For several decades during the 20th century, communism was one of the world's dominant forms of government. At one time, Communist regimes held power across much of Asia and all of Eastern Europe. In addition, Cuba and a handful of countries in Africa had Communist governments. Leading the Communist bloc was the Soviet Union, a superpower whose global influence rivaled that of the United States.
By the early 1990s, however, communism had collapsed in the Soviet Union and its satellite countries in Eastern Europe. Today only China, Vietnam, North Korea, and Cuba continue to be ruled by Communist regimes.
This book provides an introduction to communism. It explores the principles that underpin communism and examines the way Communist governments have exercised power in practice.
Today, the basic ideas underpinning democracy--that government exists for the benefit of the people, and that it must have their consent to be legitimate--may seem obvious. Even dictators pay lip service to these ideas.
But the logic of democracy hasn't always been widely accepted. In fact, throughout most of recorded history, nearly all rulers claimed absolute authority. This book traces the long evolution of government "by the people," from its roots in the ancient world to the present day.

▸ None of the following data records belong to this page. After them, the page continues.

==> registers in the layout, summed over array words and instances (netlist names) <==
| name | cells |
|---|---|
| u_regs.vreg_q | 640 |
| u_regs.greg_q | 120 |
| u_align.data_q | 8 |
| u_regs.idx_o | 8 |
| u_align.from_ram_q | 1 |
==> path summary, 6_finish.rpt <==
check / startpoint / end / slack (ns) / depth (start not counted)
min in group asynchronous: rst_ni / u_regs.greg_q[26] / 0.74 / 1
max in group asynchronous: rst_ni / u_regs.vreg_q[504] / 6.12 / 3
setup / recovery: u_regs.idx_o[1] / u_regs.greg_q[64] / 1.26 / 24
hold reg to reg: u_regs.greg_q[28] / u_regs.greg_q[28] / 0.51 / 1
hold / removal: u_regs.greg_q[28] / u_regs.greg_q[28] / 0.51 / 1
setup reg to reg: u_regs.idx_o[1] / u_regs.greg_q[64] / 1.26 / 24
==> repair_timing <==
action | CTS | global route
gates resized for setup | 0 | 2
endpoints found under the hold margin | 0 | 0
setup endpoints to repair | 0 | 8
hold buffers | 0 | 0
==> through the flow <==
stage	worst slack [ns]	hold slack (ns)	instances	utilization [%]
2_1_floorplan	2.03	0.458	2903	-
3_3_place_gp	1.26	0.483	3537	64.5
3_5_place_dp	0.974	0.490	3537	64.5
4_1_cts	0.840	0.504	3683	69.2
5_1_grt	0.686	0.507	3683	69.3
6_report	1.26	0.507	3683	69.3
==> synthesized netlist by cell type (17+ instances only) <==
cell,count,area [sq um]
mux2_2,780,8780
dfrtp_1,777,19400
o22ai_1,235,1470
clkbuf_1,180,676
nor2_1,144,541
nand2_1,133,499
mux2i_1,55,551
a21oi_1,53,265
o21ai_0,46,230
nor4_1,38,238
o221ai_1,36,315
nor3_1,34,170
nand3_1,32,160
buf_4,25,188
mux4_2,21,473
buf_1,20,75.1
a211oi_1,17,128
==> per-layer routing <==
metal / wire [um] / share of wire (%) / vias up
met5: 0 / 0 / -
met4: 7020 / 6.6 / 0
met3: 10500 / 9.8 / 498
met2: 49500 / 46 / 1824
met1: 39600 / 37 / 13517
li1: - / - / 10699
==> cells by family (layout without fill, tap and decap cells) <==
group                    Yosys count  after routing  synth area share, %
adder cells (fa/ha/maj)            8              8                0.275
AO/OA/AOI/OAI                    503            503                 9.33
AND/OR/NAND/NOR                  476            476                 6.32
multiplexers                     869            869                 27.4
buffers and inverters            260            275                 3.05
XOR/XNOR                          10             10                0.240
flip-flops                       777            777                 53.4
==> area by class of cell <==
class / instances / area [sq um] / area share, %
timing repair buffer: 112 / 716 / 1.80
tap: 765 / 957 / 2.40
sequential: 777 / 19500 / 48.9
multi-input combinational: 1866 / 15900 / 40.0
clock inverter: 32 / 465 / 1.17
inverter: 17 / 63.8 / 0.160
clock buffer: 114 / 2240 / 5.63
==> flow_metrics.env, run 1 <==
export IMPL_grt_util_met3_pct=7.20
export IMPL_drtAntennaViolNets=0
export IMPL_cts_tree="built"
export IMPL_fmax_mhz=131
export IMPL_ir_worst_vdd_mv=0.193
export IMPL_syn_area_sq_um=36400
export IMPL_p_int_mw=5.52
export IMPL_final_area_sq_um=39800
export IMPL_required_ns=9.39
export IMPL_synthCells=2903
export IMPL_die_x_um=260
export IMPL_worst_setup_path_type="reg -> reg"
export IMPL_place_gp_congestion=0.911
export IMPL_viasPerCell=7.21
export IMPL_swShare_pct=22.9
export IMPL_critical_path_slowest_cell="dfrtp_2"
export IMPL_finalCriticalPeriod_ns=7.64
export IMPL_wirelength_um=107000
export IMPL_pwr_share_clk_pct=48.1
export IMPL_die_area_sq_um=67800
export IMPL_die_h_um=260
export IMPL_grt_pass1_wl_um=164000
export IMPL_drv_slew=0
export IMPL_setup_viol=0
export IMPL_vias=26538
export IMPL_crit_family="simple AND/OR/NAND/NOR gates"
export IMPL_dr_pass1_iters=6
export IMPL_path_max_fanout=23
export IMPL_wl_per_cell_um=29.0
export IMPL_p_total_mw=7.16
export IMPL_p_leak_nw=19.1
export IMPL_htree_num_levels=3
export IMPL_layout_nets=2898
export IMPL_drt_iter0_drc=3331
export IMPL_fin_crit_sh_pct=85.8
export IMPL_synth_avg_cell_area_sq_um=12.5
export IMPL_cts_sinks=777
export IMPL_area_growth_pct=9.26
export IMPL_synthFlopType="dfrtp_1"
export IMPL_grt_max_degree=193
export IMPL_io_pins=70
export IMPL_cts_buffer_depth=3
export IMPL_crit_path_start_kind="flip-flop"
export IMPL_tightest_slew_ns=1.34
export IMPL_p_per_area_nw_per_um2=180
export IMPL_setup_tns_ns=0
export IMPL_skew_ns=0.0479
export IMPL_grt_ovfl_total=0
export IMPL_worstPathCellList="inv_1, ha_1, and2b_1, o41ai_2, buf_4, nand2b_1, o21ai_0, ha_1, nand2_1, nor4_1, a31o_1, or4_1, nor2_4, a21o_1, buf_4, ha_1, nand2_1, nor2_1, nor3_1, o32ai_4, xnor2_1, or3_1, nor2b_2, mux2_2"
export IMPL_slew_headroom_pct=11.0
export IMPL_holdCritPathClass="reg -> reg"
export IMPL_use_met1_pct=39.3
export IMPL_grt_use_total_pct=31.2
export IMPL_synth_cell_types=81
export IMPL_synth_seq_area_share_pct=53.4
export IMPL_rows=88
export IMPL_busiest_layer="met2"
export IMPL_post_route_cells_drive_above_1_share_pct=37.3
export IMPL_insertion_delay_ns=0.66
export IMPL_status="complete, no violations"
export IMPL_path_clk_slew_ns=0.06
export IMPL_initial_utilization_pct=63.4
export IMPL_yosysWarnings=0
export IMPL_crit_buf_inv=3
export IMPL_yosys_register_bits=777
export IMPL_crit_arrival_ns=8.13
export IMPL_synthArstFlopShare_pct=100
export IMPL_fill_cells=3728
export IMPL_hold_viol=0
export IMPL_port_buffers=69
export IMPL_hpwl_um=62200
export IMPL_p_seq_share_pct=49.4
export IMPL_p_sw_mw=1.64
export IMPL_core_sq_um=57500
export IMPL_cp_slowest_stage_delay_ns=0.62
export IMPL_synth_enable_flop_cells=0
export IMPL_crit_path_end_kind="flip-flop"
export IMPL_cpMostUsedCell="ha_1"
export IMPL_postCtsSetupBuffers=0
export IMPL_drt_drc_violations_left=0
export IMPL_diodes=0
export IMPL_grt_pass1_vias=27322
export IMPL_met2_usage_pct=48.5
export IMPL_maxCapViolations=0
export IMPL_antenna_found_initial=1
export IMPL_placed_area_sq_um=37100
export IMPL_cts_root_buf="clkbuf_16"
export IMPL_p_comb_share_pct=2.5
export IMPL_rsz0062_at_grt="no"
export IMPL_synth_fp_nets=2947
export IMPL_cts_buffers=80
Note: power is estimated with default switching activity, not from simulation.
--- src/rtl/ptw_pkg.sv ---
package ptw_pkg;
    localparam int VA_W      = 32;
    localparam int PA_W      = 32;
    localparam int OFF_W     = 12;
    localparam int IDX_W     = 10;
    localparam int PFN_W     = PA_W - OFF_W;
    localparam int ENT_BYTES = 4;
    localparam int ENT_SHIFT = $clog2(ENT_BYTES);
    localparam int LO_W      = IDX_W + OFF_W;
    localparam int VLD_BIT   = 0;
    localparam int RES_BIT   = 1;

    typedef enum logic [2:0] {
        ST_IDLE, ST_L0_REQ, ST_L0_WAIT, ST_L1_REQ, ST_L1_WAIT, ST_RESP
    } walk_st_e;

    typedef enum logic [1:0] {
        FLT_NONE    = 2'd0,
        FLT_INVALID = 2'd1,
        FLT_PAGE    = 2'd2
    } fault_e;

    typedef struct packed {
        walk_st_e          st;
        logic [PA_W-1:0]   base;
        logic [LO_W-1:0]   va_lo;
        logic [PA_W-1:0]   maddr;
        logic [PA_W-1:0]   paddr;
        fault_e            flt;
    } walk_s;
endpackage

--- src/rtl/ptw_addr_gen.sv ---
module ptw_addr_gen #(
    parameter int TW = 32,
    parameter int IW = 10,
    parameter int SH = 2
) (
    input  logic [TW-1:0] tbase,
    input  logic [IW-1:0] idx,
    output logic [TW-1:0] eaddr
);
    localparam int PAD = TW - IW;
    assign eaddr = tbase + ({{PAD{1'b0}}, idx} << SH);
endmodule

--- src/rtl/ptw_entry_decode.sv ---
module ptw_entry_decode
    import ptw_pkg::*;
(
    input  logic [PA_W-1:0]  ent,
    output logic             vld,
    output logic             res,
    output logic [PFN_W-1:0] pfn
);
    logic unused_rsvd;
    assign vld         = ent[VLD_BIT];
    assign res         = ent[RES_BIT];
    assign pfn         = ent[PA_W-1:OFF_W];
    assign unused_rsvd = ^ent[OFF_W-1:RES_BIT+1];
endmodule
<file path="src/rtl/spi_burst_pkg.sv">
package spi_burst_pkg;

   // Register offsets; the transfer engine and software agree on these.
   localparam logic [7:0] OFF_CTRL = 8'h00;
   localparam logic [7:0] OFF_OPC  = 8'h04;
   localparam logic [7:0] OFF_DAT  = 8'h08;
   localparam logic [7:0] OFF_CFG  = 8'h28;
   localparam logic [7:0] OFF_CS   = 8'h38;

   localparam int REG_W     = 32;
   localparam int BIT_START = 8;
   localparam int BIT_BUSY  = 16;
   localparam int DIV_LSB   = 16;
   localparam int NBYTES    = 8;      // bytes per direction
   localparam int CNT_W     = 4;      // count field width

   typedef struct packed {
      logic [CNT_W-1:0] rx;
      logic [CNT_W-1:0] tx;
   } xfer_cnt_t;

endpackage

</file>
<file path="src/rtl/spi_burst_clkgen.sv">
module spi_burst_clkgen #(
   parameter int DIV_W = 12
) (
   input  logic             clk,
   input  logic             rst_n,
   input  logic             run,
   input  logic [DIV_W-1:0] div,
   output logic             sck,
   output logic             rise,
   output logic             fall
);
   localparam int CW = DIV_W + 1;

   logic [CW-1:0] period, hi_len, lo_len, cnt;

   always_comb begin
      period = CW'(div) + CW'(2);
      hi_len = period >> 1;
      lo_len = period - hi_len;
      rise   = run && !sck && (cnt == lo_len - CW'(1));
      fall   = run &&  sck && (cnt == hi_len - CW'(1));
   end

   always_ff @(posedge clk or negedge rst_n) begin
      if (!rst_n) begin
         sck <= 1'b0;
         cnt <= '0;
      end else if (!run) begin
         sck <= 1'b0;
         cnt <= '0;
      end else if (rise || fall) begin
         sck <= !sck;
         cnt <= '0;
      end else begin
         cnt <= cnt + CW'(1);
      end
   end

   // A high phase is never longer than its programmed length
   assert_high_len_R6: assert property (@(posedge clk) disable iff (!rst_n)
      (sck && run) |-> (cnt < hi_len));

endmodule

</file>
<file path="src/rtl/spi_burst_shifter.sv">
module spi_burst_shifter
   import spi_burst_pkg::*;
(
   input  logic                  clk,
   input  logic                  rst_n,
   input  logic                  start,
   input  xfer_cnt_t             cnt,
   input  logic [8*NBYTES-1:0]   tx_stream,
   input  logic                  rise,
   input  logic                  fall,
   input  logic                  miso,
   output logic                  busy,
   output logic                  mosi,
   output logic                  rx_we,
   output logic [$clog2(NBYTES)-1:0] rx_slot,
   output logic [7:0]            rx_byte
);
   localparam int TOT_W  = $clog2(16*NBYTES + 1);
   localparam int SLOT_W = $clog2(NBYTES);
   localparam int SR_W   = 8*NBYTES;

   logic [TOT_W-1:0] bit_idx, last_idx, tx_bits, rx_pos, next_idx, total_bits;
   logic [SR_W-1:0]  txsr;
   logic [6:0]       rxsr;
   logic             in_rx;

   always_comb begin
      total_bits = (TOT_W'(cnt.tx) + TOT_W'(cnt.rx)) << 3;
      in_rx      = (bit_idx >= tx_bits);
      rx_pos     = bit_idx - tx_bits;
      next_idx   = bit_idx + TOT_W'(1);
   end

   always_ff @(posedge clk or negedge rst_n) begin
      if (!rst_n) begin
         busy     <= 1'b0;
         mosi     <= 1'b0;
         bit_idx  <= '0;
         last_idx <= '0;
         tx_bits  <= '0;
         txsr     <= '0;
         rxsr     <= '0;
         rx_we    <= 1'b0;
         rx_slot  <= '0;
         rx_byte  <= '0;
      end else begin
         rx_we <= 1'b0;
         if (start && !busy && (total_bits != '0)) begin
            busy     <= 1'b1;
            bit_idx  <= '0;
            tx_bits  <= TOT_W'(cnt.tx) << 3;
            last_idx <= total_bits - TOT_W'(1);
            txsr     <= tx_stream;
            mosi     <= (cnt.tx != '0) ? tx_stream[SR_W-1] : 1'b0;
         end else if (busy) begin
            if (rise && in_rx) begin
               rxsr <= {rxsr[5:0], miso};
               if (bit_idx[2:0] == 3'd7) begin
                  rx_we   <= 1'b1;
                  rx_byte <= {rxsr, miso};
                  rx_slot <= SLOT_W'(rx_pos >> 3);
               end
            end
            if (fall) begin
               if (bit_idx == last_idx) begin
                  busy <= 1'b0;
                  mosi <= 1'b0;
               end else begin
                  bit_idx <= next_idx;
                  txsr    <= txsr << 1;
                  mosi    <= (next_idx < tx_bits) ? txsr[SR_W-2] : 1'b0;
               end
            end
         end
      end
   end

   // Nothing but zeros leaves on MOSI once receiving has begun
   assert_mosi_quiet_rx_R5: assert property (@(posedge clk) disable iff (!rst_n)
      (busy && in_rx) |-> !mosi);

   // A received byte is only ever delivered while a transfer runs
   assert_rx_in_xfer_R4: assert property (@(posedge clk) disable iff (!rst_n)
      rx_we |-> $past(busy));

endmodule

</file>
<file path="src/rtl/spi_burst_master.sv">
module spi_burst_master
   import spi_burst_pkg::*;
#(
   parameter int ADDR_W    = 8,
   parameter int DIV_W     = 12,
   parameter int DIV_RESET = 3,
   parameter bit RDATA_REG = 1'b0
) (
   input  logic              clk,
   input  logic              rst_n,
   input  logic [ADDR_W-1:0] reg_addr,
   input  logic              reg_we,
   input  logic [31:0]       reg_wdata,
   output logic [31:0]       reg_rdata,
   output logic              spi_sck,
   output logic              spi_cs_n,
   output logic              spi_mosi,
   input  logic              spi_miso
);
   localparam int SLOT_W = $clog2(NBYTES);

   generate
      if (DIV_W < 1 || DIV_W > 12) begin : g_bad_div
         $error("DIV_W must lie in 1..12");
      end
      if (ADDR_W < 6) begin : g_bad_addr
         $error("ADDR_W must cover offset 0x38");
      end
      if (DIV_RESET < 0 || DIV_RESET >= (1 << DIV_W)) begin : g_bad_rst
         $error("DIV_RESET does not fit DIV_W");
      end
   endgenerate

   xfer_cnt_t           cnt_q;
   logic [31:0]         opc_q, dat_q, rd_mux;
   logic [DIV_W-1:0]    div_q;
   logic                cs_q, busy, start_go, rise, fall;
   logic                wr_ctrl, wr_opc, wr_dat, wr_cfg, wr_cs;
   logic                rx_we;
   logic [SLOT_W-1:0]   rx_slot;
   logic [7:0]          rx_byte;
   logic [8*NBYTES-1:0] tx_stream;

   function automatic logic [CNT_W-1:0] clamp(input logic [CNT_W-1:0] v);
      return (v > CNT_W'(NBYTES)) ? CNT_W'(NBYTES) : v;
   endfunction

   always_comb begin
      wr_ctrl  = reg_we && (reg_addr == ADDR_W'(OFF_CTRL));
      wr_opc   = reg_we && (reg_addr == ADDR_W'(OFF_OPC));
      wr_dat   = reg_we && (reg_addr == ADDR_W'(OFF_DAT));
      wr_cfg   = reg_we && (reg_addr == ADDR_W'(OFF_CFG));
      wr_cs    = reg_we && (reg_addr == ADDR_W'(OFF_CS));
      start_go = wr_ctrl && !busy && reg_wdata[BIT_START];
      // Send order: first opcode byte, then opcode's upper bytes high to low,
      // then the data register low to high.
      tx_stream = {opc_q[7:0], opc_q[31:24], opc_q[23:16], opc_q[15:8],
                   dat_q[7:0], dat_q[15:8], dat_q[23:16], dat_q[31:24]};
   end

   always_ff @(posedge clk or negedge rst_n) begin
      if (!rst_n) begin
         cnt_q <= '0;
         div_q <= DIV_W'(DIV_RESET);
         cs_q  <= 1'b0;
         opc_q <= '0;
         dat_q <= '0;
      end else begin
         if (wr_ctrl && !busy) begin
            cnt_q.tx <= clamp(reg_wdata[3:0]);
            cnt_q.rx <= clamp(reg_wdata[7:4]);
         end
         if (wr_cfg) div_q <= reg_wdata[DIV_LSB +: DIV_W];
         if (wr_cs)  cs_q  <= reg_wdata[0];
         if (wr_opc) opc_q <= reg_wdata;
         if (wr_dat) dat_q <= reg_wdata;
         if (rx_we) begin
            if (rx_slot[SLOT_W-1]) opc_q[{rx_slot[1:0], 3'b000} +: 8] <= rx_byte;
            else                   dat_q[{rx_slot[1:0], 3'b000} +: 8] <= rx_byte;
         end
      end
   end

   xfer_cnt_t start_cnt;
   always_comb begin
      start_cnt.tx = clamp(reg_wdata[3:0]);
      start_cnt.rx = clamp(reg_wdata[7:4]);
   end

   spi_burst_clkgen #(.DIV_W(DIV_W)) u_clk (
      .clk (clk), .rst_n (rst_n), .run (busy), .div (div_q),
      .sck (spi_sck), .rise (rise), .fall (fall)
   );

   spi_burst_shifter u_shift (
      .clk (clk), .rst_n (rst_n), .start (start_go), .cnt (start_cnt),
      .tx_stream (tx_stream), .rise (rise), .fall (fall), .miso (spi_miso),
      .busy (busy), .mosi (spi_mosi), .rx_we (rx_we), .rx_slot (rx_slot),
      .rx_byte (rx_byte)
   );

   assign spi_cs_n = !cs_q;

   always_comb begin
      rd_mux = '0;
      if (reg_addr == ADDR_W'(OFF_CTRL)) begin
         rd_mux[BIT_BUSY] = busy;
         rd_mux[7:0]      = cnt_q;
      end else if (reg_addr == ADDR_W'(OFF_OPC)) begin
         rd_mux = opc_q;
      end else if (reg_addr == ADDR_W'(OFF_DAT)) begin
         rd_mux = dat_q;
      end else if (reg_addr == ADDR_W'(OFF_CFG)) begin
         rd_mux[DIV_LSB +: DIV_W] = div_q;
      end else if (reg_addr == ADDR_W'(OFF_CS)) begin
         rd_mux[0] = cs_q;
      end
   end

   generate
      if (RDATA_REG) begin : g_rd_reg
         always_ff @(posedge clk or negedge rst_n) begin
            if (!rst_n) reg_rdata <= '0;
            else        reg_rdata <= rd_mux;
         end
      end else begin : g_rd_comb
         assign reg_rdata = rd_mux;
      end
   endgenerate

   assert_cs_write_R7: assert property (@(posedge clk) disable iff (!rst_n)
      wr_cs |=> (spi_cs_n == !$past(reg_wdata[0])));

   assert_sck_idle_R5: assert property (@(posedge clk) disable iff (!rst_n)
      !busy |-> !spi_sck);

   assert_mosi_edge_R5: assert property (@(posedge clk) disable iff (!rst_n)
      !$stable(spi_mosi) |-> !spi_sck);

   assert_busy_start_R2: assert property (@(posedge clk) disable iff (!rst_n)
      $rose(busy) |-> $past(start_go));

   assert_start_ignored_R8: assert property (@(posedge clk) disable iff (!rst_n)
      (wr_ctrl && busy) |=> (cnt_q == $past(cnt_q)));

   assert_count_clamp_R9: assert property (@(posedge clk) disable iff (!rst_n)
      (cnt_q.tx <= CNT_W'(NBYTES)) && (cnt_q.rx <= CNT_W'(NBYTES)));

endmodule

</file>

Dictatorship is a form of government in which an individual or a small group wields power without legal or constitutional constraints. Dictators come in many varieties. Some are military officers who overthrow an elected government. Others are democratically elected politicians who, once in office, decide to discard democracy. Some dictators use power to transform society. Others expressly try to prevent social or political change. Still others don't appear to be motivated
by any ideology, whether liberal or conservative. Instead, they use power simply to enrich themselves or bolster their egos.
This book examines the diverse forms of dictatorship. It is filled with interesting and instructive case histories.
In the turbulent years after World War I, a new type of governing philosophy took shape in a handful of countries. It was known as fascism. Fascism denied that individuals had any rights the state was bound to respect. It demanded that citizens blindly obey their leader. It glorified violence. It promised to purify a degraded culture and restore the nation to greatness.
Full-fledged fascist governments came to power in Italy under Benito Mussolini and in Germany under Adolf Hitler and the Nazis. In addition, significant fascist movements existed in several other countries.
Fascism led to some of the darkest episodes in human history-- including the Holocaust--before being swept away by World War II.
This book details the rise and fall of a discredited form of government.
How did large, complex states develop from small clans and nomadic tribes? How have rulers throughout history justified their right to govern? What ideas and events shaped the development of modern forms of government? Milestones in the Evolution of Government answers these and other important questions. The book provides students with the perspective to understand the basis for various forms of government-- including their own.
Monarchy is a form of government in which a hereditary ruler serves as head of state, typically for life. Monarchies have existed since the dawn of human civilization. But while the kings and queens, emperors and empresses of the past wielded broad (and often absolute) power, many of today's monarchs perform ceremonial functions only.
This book examines the various forms that monarchy has taken. Students of government and history will find it a valuable and fascinating resource.
In an oligarchy, political power rests with a small privileged group. Oligarchs may exercise power directly or indirectly, but they often act out of selfish or corrupt motives.
This book examines the history of oligarchy, which was first described by the ancient Greeks more than 2,300 years ago. The book also asks whether today's superrich constitute a new oligarchy that threatens to undermine American democracy.
Historically, theocracy has been a fairly rare form of government. Still, theocracies have appeared all over the globe, and they have taken a variety of forms.
This book examines theocratic governments, from ancient Egypt to present-day Iran. It explores how different theocracies arose, how their leaders maintained authority, and what it was like for ordinary people living under religious rule. Theocracy will provide students with a wealth of fascinating and thought-provoking information.